Step 3: arbiter differentiates visible images: the picture that generator exports is input in trained arbiter D,
Arbiter D can generate a score value d.The image (i.e. visible images) in aiming field is exported, the value of d is closer to 1;It is no
Then the value of d is closer to 0.By arbiter D, to judge that the image generated is visible images.The judgement of D is to pass through calculating
Differentiate loss to complete.
Differentiate loss are as follows:
LGAN(GAB, D, A, B) and=EB~B[logD(b)]+EA~A[log(1-D(GAB(a)))] (2)

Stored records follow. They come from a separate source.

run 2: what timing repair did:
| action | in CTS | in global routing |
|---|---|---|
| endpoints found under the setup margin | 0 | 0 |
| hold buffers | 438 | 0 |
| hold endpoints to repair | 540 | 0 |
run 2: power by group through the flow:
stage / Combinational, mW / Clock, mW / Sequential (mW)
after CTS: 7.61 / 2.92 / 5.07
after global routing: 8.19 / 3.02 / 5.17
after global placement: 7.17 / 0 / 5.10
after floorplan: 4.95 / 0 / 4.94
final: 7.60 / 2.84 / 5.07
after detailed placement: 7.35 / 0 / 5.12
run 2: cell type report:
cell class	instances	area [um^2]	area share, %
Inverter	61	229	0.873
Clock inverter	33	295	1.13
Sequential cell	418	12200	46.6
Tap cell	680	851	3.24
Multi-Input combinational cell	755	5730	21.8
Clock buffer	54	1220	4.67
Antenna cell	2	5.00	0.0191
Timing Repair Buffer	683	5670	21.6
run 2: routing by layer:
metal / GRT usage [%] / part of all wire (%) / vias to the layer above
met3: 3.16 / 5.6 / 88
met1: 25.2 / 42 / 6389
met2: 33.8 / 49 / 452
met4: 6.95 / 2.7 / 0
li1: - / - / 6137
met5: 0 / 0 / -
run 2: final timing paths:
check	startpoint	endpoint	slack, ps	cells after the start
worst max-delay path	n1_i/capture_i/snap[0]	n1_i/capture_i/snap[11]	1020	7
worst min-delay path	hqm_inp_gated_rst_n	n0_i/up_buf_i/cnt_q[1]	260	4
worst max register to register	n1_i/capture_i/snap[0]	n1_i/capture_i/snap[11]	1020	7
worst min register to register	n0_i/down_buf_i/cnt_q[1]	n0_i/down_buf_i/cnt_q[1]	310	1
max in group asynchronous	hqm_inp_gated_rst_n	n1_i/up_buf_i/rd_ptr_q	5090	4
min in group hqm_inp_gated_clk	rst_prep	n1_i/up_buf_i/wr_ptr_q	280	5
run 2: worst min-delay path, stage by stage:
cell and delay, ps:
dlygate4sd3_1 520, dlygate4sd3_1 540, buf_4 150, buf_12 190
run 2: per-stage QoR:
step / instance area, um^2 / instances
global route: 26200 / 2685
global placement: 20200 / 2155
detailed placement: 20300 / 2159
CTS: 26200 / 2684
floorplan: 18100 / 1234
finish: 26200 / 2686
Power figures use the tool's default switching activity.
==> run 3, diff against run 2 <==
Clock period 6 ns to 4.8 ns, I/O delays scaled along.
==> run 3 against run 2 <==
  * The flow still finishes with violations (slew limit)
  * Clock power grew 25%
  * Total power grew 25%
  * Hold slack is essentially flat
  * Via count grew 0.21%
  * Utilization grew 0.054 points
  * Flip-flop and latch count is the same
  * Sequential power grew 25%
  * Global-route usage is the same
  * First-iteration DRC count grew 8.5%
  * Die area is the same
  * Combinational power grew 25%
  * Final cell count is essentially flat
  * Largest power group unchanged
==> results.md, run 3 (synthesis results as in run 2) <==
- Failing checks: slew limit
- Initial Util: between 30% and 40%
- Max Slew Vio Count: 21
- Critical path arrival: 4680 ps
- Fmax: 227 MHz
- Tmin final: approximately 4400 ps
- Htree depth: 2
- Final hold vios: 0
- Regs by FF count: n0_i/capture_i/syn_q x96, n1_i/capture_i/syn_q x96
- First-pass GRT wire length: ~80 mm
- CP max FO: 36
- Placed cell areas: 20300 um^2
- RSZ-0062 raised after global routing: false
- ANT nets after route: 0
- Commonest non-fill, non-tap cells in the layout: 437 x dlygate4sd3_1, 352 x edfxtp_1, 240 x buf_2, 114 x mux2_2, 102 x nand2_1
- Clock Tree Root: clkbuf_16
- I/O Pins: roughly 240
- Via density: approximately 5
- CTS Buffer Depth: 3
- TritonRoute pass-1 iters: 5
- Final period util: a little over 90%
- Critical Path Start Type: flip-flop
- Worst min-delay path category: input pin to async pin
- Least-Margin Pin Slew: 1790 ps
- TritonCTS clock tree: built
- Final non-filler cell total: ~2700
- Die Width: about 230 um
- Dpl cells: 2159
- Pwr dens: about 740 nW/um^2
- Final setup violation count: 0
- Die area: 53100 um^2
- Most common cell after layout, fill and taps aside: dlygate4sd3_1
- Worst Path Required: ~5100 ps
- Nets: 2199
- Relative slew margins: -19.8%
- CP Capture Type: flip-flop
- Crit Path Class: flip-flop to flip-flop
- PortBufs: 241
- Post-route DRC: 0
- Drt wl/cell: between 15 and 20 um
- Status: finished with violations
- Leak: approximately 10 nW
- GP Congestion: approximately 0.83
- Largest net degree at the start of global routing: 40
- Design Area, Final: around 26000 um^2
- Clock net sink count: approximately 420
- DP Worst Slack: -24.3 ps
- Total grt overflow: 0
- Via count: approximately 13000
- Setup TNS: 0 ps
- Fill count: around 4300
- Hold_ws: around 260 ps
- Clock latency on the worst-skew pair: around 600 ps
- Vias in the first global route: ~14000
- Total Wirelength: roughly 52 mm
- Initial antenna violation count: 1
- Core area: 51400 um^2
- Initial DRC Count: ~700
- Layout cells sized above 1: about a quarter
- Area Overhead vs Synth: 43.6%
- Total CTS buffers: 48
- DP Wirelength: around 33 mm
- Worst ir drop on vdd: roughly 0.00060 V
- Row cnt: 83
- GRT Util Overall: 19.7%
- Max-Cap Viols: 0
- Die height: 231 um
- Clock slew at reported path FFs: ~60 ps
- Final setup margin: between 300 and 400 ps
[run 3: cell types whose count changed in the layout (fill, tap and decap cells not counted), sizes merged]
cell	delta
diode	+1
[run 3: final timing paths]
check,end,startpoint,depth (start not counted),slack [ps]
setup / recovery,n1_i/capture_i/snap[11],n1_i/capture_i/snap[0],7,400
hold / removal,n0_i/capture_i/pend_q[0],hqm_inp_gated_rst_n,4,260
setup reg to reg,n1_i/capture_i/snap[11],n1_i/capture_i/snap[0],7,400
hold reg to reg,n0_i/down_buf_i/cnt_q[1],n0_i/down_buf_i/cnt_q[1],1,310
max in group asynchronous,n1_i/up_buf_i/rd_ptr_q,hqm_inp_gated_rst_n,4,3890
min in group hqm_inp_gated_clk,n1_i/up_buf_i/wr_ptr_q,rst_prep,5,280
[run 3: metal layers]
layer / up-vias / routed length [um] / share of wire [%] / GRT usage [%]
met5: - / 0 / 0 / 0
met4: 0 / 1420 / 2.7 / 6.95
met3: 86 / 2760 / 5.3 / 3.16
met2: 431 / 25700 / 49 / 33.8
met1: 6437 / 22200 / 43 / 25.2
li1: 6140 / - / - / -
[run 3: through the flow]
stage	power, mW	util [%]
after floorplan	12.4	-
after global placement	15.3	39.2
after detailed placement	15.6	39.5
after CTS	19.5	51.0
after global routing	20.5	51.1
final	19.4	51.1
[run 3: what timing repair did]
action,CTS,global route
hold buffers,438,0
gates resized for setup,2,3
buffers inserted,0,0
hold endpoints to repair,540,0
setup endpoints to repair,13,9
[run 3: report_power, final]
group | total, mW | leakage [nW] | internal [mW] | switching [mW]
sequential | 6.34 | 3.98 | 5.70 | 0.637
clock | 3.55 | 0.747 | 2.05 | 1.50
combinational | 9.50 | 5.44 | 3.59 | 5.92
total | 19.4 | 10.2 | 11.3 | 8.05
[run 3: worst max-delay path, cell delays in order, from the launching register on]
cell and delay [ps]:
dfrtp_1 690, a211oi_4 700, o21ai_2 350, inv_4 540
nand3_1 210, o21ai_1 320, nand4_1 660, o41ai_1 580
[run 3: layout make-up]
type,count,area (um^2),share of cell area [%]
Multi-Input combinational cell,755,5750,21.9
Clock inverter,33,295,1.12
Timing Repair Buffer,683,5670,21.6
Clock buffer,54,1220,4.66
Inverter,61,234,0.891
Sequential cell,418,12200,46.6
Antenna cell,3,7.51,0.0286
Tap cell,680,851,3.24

Wherein, A is source image domains (SAR image), and B is target image domain (visible images), and a is in source image domains
SAR image, b are the visible images in target image domain, GABFor from source image domains A to the generator of target image domain B, D is
Arbiter.Training process is to make to differentiate loss LGAN(GAB, D, A, B) and small as far as possible.
Step 4: verifying generates the characteristic similarity of picture: since the arbiter D picture that can only judge that generator generates is
It is not visible images style, the target signature in picture can not be differentiated well.Mode is generated in order to prevent
Collapse (model folding), i.e. generator have Memorability.Another generator of training simultaneously, generator in step 2 is raw
At visible images switch to SAR image, the network architecture of two generators is identical.It is verified by calculating generational loss
Generate the characteristic similarity of picture.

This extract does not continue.